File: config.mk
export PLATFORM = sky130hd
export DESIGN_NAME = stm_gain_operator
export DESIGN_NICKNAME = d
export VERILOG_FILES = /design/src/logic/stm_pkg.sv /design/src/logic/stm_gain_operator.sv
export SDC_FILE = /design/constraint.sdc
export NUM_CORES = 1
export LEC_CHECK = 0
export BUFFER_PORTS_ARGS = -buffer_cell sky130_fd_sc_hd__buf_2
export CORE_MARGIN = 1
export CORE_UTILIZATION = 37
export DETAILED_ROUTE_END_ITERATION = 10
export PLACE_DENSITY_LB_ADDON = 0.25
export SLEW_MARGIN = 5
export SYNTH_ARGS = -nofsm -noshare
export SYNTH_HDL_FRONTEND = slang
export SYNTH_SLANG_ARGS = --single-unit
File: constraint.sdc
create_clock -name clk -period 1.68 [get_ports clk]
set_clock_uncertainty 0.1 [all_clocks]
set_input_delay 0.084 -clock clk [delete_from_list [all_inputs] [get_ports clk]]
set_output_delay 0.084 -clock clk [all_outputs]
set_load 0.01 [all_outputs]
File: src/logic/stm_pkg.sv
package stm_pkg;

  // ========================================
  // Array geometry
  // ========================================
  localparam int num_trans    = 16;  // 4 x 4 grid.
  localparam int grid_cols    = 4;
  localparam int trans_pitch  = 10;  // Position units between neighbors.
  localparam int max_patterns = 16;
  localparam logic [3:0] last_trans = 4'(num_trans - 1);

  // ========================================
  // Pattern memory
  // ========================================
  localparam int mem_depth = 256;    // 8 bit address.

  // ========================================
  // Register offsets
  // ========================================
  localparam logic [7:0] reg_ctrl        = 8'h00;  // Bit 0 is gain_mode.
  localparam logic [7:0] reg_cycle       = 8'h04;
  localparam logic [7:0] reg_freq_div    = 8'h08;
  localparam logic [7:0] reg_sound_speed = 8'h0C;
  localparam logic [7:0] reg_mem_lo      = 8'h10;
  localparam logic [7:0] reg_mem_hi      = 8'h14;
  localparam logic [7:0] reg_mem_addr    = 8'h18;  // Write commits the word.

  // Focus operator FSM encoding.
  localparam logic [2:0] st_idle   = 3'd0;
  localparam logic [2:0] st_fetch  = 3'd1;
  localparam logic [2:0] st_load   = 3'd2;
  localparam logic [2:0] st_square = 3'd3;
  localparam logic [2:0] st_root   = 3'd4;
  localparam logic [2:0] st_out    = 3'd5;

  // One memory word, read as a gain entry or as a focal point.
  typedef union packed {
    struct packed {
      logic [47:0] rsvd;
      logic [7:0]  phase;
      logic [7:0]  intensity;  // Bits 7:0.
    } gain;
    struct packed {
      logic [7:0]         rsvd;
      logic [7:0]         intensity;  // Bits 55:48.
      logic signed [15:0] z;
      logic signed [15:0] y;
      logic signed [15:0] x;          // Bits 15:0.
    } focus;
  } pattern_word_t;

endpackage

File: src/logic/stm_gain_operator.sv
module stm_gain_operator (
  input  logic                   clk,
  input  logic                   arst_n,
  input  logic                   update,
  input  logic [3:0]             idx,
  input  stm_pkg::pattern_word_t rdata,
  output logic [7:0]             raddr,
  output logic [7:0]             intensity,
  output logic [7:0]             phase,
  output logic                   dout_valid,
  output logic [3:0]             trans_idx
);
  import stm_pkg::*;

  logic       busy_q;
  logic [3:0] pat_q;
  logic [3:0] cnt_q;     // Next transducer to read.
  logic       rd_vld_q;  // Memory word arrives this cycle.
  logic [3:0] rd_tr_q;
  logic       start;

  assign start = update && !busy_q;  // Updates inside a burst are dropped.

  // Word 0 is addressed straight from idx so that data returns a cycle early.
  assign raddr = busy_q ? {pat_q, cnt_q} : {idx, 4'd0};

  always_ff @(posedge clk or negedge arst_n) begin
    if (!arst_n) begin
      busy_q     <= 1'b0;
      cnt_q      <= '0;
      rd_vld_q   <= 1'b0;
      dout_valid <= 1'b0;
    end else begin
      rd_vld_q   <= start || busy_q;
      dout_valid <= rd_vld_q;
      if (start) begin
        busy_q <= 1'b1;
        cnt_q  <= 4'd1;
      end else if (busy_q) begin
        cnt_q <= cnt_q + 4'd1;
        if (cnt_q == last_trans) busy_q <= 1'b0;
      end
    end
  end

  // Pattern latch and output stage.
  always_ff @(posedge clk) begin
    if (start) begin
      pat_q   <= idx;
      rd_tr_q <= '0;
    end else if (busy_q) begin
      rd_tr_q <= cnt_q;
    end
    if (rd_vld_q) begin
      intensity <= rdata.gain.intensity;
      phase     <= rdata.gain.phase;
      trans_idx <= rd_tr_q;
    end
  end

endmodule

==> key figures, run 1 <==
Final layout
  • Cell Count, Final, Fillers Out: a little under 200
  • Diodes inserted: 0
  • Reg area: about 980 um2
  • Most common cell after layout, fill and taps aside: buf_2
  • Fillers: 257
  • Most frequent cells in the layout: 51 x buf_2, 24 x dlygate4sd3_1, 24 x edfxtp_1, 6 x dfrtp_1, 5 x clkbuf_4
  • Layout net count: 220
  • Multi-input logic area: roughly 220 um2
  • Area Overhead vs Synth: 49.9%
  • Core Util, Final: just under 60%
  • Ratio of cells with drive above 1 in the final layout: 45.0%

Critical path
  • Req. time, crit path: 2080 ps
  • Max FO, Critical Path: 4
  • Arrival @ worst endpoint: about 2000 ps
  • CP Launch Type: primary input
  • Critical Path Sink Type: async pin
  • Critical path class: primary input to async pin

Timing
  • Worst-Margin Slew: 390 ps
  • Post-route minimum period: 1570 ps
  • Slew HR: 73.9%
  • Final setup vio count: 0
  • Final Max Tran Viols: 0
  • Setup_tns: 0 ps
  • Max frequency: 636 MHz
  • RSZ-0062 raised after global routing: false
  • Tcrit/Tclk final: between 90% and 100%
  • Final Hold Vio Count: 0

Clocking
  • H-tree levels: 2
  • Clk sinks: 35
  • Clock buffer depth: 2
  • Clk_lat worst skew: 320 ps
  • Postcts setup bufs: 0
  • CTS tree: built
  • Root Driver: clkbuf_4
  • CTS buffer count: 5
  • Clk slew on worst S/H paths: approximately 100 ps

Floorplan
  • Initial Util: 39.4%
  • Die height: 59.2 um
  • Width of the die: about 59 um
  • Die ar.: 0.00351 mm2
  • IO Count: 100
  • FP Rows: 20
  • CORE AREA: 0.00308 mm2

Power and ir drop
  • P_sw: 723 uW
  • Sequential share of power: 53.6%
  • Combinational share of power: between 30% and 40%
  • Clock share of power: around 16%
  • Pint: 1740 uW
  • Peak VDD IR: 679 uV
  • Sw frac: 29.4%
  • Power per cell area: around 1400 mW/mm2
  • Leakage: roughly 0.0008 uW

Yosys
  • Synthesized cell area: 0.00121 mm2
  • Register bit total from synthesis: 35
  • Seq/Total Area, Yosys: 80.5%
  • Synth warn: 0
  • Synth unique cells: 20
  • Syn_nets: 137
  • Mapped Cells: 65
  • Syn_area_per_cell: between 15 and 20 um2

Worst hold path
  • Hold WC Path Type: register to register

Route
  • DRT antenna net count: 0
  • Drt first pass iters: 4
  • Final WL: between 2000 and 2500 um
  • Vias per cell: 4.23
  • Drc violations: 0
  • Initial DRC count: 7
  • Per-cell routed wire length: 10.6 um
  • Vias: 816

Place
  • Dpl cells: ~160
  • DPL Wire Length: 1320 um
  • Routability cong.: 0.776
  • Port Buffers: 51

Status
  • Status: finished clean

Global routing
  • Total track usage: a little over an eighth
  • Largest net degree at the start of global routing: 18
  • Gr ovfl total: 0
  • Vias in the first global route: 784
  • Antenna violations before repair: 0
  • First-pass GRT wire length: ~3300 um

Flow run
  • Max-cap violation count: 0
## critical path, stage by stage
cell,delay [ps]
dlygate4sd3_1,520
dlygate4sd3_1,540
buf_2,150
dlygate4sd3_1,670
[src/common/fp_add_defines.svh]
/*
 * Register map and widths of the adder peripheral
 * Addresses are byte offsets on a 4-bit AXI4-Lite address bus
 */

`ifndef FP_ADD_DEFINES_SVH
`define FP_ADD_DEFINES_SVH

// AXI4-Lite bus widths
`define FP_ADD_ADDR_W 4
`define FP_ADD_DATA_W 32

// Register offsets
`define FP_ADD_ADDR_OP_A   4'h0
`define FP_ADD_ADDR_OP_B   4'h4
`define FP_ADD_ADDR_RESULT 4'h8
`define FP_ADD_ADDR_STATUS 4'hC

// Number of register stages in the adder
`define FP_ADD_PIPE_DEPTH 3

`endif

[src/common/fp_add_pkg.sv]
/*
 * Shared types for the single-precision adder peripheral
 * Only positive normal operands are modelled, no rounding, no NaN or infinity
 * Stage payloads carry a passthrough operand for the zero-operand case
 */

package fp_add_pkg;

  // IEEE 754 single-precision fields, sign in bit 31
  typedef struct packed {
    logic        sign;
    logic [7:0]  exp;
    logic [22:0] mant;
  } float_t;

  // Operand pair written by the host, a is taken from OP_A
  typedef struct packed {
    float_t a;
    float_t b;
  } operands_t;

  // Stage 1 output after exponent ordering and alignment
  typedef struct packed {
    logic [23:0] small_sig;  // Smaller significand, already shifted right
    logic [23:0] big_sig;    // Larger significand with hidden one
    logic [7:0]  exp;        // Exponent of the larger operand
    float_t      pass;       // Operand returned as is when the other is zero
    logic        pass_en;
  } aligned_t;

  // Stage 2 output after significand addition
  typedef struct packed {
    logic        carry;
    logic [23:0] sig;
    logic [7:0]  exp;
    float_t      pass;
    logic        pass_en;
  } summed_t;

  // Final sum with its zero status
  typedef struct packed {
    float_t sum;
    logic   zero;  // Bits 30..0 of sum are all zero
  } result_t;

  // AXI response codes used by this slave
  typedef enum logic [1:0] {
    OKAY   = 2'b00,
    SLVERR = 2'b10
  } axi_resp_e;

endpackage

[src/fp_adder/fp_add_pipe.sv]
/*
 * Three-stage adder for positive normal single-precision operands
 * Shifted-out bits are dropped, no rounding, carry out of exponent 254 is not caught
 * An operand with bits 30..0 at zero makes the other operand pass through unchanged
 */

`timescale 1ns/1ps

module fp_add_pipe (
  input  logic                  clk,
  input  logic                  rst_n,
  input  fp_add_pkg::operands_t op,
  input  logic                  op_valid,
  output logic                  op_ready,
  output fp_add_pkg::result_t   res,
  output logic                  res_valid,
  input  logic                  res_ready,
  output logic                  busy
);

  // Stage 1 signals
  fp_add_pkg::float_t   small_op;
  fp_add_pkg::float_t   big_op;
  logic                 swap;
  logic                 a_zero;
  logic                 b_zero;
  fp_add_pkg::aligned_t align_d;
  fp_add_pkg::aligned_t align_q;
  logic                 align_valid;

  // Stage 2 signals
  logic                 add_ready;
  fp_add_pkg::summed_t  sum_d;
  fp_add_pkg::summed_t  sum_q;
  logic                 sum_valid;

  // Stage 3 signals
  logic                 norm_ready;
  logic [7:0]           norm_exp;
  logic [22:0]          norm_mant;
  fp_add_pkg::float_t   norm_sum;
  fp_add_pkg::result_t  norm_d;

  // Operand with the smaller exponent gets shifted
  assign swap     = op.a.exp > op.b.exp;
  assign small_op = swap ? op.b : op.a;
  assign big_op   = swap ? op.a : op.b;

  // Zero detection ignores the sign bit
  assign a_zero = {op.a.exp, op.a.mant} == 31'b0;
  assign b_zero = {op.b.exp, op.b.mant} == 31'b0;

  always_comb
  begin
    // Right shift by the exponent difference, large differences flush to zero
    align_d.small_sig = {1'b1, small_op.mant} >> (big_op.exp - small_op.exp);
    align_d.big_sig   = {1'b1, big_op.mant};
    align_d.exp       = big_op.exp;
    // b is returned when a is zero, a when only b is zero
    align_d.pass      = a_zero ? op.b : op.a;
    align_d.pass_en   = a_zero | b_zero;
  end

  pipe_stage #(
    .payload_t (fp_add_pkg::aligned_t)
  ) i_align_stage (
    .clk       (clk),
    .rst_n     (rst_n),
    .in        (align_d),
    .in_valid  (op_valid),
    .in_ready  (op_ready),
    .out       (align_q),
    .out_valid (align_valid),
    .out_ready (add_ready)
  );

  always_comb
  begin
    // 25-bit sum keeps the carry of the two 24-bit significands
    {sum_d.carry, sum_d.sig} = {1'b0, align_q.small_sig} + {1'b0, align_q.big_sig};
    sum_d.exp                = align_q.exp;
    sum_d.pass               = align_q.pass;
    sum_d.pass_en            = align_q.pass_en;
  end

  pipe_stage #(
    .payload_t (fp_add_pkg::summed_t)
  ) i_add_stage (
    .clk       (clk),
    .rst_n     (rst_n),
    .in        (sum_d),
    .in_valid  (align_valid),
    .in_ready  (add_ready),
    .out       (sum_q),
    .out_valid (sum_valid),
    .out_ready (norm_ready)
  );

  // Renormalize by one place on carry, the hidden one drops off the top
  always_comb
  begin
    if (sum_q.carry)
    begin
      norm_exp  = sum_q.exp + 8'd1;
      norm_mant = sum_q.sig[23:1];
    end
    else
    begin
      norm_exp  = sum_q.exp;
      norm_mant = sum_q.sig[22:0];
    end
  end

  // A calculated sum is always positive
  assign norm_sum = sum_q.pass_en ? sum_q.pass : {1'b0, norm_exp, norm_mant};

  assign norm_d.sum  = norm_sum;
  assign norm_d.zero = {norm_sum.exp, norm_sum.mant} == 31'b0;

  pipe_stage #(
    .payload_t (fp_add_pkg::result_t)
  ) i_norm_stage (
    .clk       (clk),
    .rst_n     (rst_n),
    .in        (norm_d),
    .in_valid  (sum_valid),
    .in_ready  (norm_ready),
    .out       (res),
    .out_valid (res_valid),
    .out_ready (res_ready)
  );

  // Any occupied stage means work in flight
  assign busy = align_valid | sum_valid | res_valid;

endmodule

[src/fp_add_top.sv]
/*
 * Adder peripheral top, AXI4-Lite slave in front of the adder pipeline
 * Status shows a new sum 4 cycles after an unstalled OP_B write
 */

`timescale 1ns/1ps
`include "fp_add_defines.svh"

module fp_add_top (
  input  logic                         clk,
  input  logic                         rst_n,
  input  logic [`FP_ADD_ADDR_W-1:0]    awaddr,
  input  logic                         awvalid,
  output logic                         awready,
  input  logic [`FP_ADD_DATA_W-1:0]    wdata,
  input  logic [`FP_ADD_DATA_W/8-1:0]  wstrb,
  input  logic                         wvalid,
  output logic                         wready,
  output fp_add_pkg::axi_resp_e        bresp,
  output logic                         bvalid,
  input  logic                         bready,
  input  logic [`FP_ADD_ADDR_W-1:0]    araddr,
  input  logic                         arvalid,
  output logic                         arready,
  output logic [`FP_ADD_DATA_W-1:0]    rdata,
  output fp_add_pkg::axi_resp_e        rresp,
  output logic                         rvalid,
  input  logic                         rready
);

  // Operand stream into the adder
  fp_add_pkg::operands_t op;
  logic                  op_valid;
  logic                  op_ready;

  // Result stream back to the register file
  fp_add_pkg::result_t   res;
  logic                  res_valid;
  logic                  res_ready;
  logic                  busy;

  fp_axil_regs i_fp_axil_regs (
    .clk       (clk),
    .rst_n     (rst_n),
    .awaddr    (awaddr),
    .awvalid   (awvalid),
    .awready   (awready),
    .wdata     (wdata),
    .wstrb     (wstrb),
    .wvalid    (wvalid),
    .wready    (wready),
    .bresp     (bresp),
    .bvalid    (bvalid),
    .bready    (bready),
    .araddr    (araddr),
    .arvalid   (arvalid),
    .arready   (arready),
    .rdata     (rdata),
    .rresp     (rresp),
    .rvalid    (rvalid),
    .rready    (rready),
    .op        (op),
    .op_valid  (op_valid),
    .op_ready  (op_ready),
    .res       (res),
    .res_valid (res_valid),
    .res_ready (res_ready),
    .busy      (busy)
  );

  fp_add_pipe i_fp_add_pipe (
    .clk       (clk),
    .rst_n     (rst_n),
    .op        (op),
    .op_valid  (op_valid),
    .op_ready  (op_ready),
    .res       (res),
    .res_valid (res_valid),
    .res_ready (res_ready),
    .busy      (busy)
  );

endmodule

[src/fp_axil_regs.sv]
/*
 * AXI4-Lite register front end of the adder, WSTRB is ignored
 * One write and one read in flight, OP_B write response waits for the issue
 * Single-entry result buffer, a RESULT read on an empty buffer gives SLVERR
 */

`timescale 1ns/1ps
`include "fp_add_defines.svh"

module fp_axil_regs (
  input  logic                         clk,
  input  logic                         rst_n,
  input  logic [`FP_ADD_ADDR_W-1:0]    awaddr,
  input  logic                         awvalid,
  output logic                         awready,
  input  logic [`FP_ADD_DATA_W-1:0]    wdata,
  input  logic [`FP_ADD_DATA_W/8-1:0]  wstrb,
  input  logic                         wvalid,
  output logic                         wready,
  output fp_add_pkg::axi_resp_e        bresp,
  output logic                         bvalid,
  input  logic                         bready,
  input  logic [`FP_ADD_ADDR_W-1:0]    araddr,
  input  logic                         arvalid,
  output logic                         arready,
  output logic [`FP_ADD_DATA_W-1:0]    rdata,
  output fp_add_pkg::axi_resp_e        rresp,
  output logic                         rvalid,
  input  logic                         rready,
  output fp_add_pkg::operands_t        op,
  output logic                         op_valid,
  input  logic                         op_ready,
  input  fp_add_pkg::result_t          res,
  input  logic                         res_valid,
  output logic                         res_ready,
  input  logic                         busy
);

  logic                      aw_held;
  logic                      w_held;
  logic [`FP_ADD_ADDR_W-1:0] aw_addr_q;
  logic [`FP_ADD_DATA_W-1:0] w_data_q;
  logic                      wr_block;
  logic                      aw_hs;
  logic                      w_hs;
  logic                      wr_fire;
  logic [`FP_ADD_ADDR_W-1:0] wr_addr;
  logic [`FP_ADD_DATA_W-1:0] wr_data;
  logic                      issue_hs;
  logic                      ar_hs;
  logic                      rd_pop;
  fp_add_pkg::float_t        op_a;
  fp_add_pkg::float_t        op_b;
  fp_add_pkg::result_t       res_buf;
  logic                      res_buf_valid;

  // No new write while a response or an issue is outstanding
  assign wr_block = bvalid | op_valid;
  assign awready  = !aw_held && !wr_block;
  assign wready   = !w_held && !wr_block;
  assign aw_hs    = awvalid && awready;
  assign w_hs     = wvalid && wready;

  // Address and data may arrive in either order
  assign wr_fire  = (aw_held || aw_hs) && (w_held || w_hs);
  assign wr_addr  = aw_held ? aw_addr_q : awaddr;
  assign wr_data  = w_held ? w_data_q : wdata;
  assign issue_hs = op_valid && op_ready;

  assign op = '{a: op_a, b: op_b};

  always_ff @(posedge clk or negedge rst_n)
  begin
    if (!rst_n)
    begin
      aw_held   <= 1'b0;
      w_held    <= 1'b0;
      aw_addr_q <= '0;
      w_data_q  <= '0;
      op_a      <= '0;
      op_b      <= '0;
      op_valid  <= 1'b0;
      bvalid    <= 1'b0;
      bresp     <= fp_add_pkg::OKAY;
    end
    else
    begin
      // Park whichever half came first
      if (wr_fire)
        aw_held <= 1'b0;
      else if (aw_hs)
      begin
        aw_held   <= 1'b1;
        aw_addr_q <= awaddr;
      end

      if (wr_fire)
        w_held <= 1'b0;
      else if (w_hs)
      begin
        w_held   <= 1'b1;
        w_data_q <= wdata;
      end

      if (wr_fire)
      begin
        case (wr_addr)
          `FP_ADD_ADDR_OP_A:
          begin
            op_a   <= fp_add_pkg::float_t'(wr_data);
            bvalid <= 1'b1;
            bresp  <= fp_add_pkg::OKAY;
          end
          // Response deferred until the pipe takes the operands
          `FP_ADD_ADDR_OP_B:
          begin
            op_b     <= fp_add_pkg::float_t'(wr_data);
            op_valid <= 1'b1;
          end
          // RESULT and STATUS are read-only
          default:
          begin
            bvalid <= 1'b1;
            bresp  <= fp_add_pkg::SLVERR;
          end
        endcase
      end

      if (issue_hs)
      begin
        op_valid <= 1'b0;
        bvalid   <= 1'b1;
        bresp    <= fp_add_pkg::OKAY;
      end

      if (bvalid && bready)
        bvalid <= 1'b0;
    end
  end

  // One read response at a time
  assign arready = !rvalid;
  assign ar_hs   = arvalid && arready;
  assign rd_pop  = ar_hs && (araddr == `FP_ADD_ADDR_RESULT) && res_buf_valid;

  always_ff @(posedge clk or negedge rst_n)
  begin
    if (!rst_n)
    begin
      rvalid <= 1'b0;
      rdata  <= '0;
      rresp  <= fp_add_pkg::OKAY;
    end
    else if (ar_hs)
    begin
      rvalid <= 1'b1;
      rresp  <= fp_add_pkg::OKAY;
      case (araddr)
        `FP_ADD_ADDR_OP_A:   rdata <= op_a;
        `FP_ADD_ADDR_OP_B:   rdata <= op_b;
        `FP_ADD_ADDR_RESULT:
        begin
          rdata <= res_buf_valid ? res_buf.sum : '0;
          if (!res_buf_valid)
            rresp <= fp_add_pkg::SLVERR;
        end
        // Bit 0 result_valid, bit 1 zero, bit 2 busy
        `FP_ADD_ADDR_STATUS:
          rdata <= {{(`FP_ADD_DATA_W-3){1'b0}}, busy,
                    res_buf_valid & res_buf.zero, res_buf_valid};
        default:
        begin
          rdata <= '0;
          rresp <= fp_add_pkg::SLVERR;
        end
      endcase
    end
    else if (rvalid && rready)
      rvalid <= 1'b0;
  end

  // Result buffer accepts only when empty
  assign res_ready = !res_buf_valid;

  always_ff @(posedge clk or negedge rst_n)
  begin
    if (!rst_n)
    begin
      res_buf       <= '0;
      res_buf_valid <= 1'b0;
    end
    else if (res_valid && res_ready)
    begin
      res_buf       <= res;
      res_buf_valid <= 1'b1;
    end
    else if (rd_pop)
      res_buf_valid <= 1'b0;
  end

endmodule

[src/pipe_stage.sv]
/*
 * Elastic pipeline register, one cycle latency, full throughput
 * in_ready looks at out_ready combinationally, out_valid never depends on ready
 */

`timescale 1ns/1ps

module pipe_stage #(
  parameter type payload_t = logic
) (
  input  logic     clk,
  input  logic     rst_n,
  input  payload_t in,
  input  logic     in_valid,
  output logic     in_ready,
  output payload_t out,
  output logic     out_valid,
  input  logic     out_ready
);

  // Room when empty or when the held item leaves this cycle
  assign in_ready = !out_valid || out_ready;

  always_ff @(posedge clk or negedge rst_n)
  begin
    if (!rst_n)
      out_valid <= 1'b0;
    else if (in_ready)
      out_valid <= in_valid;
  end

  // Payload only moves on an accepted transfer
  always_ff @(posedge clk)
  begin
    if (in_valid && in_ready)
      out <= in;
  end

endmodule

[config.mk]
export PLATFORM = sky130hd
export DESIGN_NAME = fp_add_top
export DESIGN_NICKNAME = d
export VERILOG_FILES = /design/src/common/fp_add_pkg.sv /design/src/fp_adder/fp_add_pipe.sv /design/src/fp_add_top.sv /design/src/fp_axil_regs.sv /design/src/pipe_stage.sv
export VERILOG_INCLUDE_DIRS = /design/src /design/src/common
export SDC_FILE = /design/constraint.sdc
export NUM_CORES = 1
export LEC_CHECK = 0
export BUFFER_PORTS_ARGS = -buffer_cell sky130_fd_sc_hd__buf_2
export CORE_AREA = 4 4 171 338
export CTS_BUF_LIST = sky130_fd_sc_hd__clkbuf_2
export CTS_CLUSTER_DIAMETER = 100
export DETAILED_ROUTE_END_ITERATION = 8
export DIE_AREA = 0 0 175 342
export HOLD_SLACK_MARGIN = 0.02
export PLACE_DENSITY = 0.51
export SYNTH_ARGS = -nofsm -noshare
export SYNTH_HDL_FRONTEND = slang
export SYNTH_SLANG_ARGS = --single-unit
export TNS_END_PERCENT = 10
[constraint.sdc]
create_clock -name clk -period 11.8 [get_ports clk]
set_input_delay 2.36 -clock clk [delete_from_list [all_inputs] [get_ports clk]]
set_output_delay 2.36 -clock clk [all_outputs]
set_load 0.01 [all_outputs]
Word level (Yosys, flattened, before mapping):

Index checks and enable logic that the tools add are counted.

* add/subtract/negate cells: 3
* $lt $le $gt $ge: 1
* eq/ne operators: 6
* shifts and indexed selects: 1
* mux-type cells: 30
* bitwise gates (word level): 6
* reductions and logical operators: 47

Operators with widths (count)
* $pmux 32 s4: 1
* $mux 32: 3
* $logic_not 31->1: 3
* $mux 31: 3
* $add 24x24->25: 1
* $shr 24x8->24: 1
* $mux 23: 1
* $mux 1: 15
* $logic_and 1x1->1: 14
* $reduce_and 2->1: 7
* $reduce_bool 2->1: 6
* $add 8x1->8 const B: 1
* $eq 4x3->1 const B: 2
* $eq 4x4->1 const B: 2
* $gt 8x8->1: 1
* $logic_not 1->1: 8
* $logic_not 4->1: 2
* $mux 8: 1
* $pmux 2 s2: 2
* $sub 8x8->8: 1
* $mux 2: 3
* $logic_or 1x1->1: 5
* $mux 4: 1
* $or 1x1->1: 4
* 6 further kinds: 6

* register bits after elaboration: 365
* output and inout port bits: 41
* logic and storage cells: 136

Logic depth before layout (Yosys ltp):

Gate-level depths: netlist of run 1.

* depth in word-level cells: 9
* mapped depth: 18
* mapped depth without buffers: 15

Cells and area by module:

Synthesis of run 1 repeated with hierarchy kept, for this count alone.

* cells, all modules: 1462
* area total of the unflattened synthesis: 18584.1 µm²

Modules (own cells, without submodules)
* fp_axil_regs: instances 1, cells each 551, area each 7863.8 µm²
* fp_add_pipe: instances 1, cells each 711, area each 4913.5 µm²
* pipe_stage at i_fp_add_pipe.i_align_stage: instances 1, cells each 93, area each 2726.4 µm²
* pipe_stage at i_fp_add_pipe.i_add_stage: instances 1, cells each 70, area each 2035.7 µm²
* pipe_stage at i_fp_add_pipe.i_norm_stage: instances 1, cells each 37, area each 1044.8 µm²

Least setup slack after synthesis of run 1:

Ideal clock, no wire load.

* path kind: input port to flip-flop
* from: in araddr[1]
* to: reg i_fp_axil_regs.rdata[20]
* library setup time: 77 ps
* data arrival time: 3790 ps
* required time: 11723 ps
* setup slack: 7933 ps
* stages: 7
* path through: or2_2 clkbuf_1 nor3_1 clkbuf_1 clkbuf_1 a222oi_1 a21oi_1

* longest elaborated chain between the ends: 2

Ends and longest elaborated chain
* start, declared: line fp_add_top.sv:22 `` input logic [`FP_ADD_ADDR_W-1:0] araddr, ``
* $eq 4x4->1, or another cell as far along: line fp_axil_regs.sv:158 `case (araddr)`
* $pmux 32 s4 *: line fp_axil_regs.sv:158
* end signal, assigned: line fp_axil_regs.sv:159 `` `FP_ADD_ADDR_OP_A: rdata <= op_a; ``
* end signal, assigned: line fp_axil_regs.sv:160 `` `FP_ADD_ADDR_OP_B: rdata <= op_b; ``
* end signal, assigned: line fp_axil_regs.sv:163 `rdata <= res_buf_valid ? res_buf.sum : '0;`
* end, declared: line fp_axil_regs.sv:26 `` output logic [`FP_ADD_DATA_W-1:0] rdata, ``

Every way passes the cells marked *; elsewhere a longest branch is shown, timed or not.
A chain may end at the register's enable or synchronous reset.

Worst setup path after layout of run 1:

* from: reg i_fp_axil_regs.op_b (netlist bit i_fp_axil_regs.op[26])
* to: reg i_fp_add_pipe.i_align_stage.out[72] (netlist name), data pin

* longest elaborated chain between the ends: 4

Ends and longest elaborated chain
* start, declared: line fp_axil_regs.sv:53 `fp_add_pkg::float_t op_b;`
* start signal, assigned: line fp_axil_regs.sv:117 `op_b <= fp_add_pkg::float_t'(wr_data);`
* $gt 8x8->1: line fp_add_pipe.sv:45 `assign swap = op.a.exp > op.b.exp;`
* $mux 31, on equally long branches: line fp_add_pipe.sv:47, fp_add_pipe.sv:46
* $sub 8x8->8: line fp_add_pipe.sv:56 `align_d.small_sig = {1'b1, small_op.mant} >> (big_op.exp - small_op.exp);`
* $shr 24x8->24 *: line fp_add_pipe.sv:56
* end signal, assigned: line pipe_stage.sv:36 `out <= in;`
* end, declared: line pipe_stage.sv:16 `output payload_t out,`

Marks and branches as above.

************

# [YOUR OBJECTIVE]
Whenever a line in the data holds "longest", copy that line.

# [RESPONSE TO THIS TASK]
* longest elaborated chain between the ends: 2
Ends and longest elaborated chain
Every way passes the cells marked *; elsewhere a longest branch is shown, timed or not.
* longest elaborated chain between the ends: 4
Ends and longest elaborated chain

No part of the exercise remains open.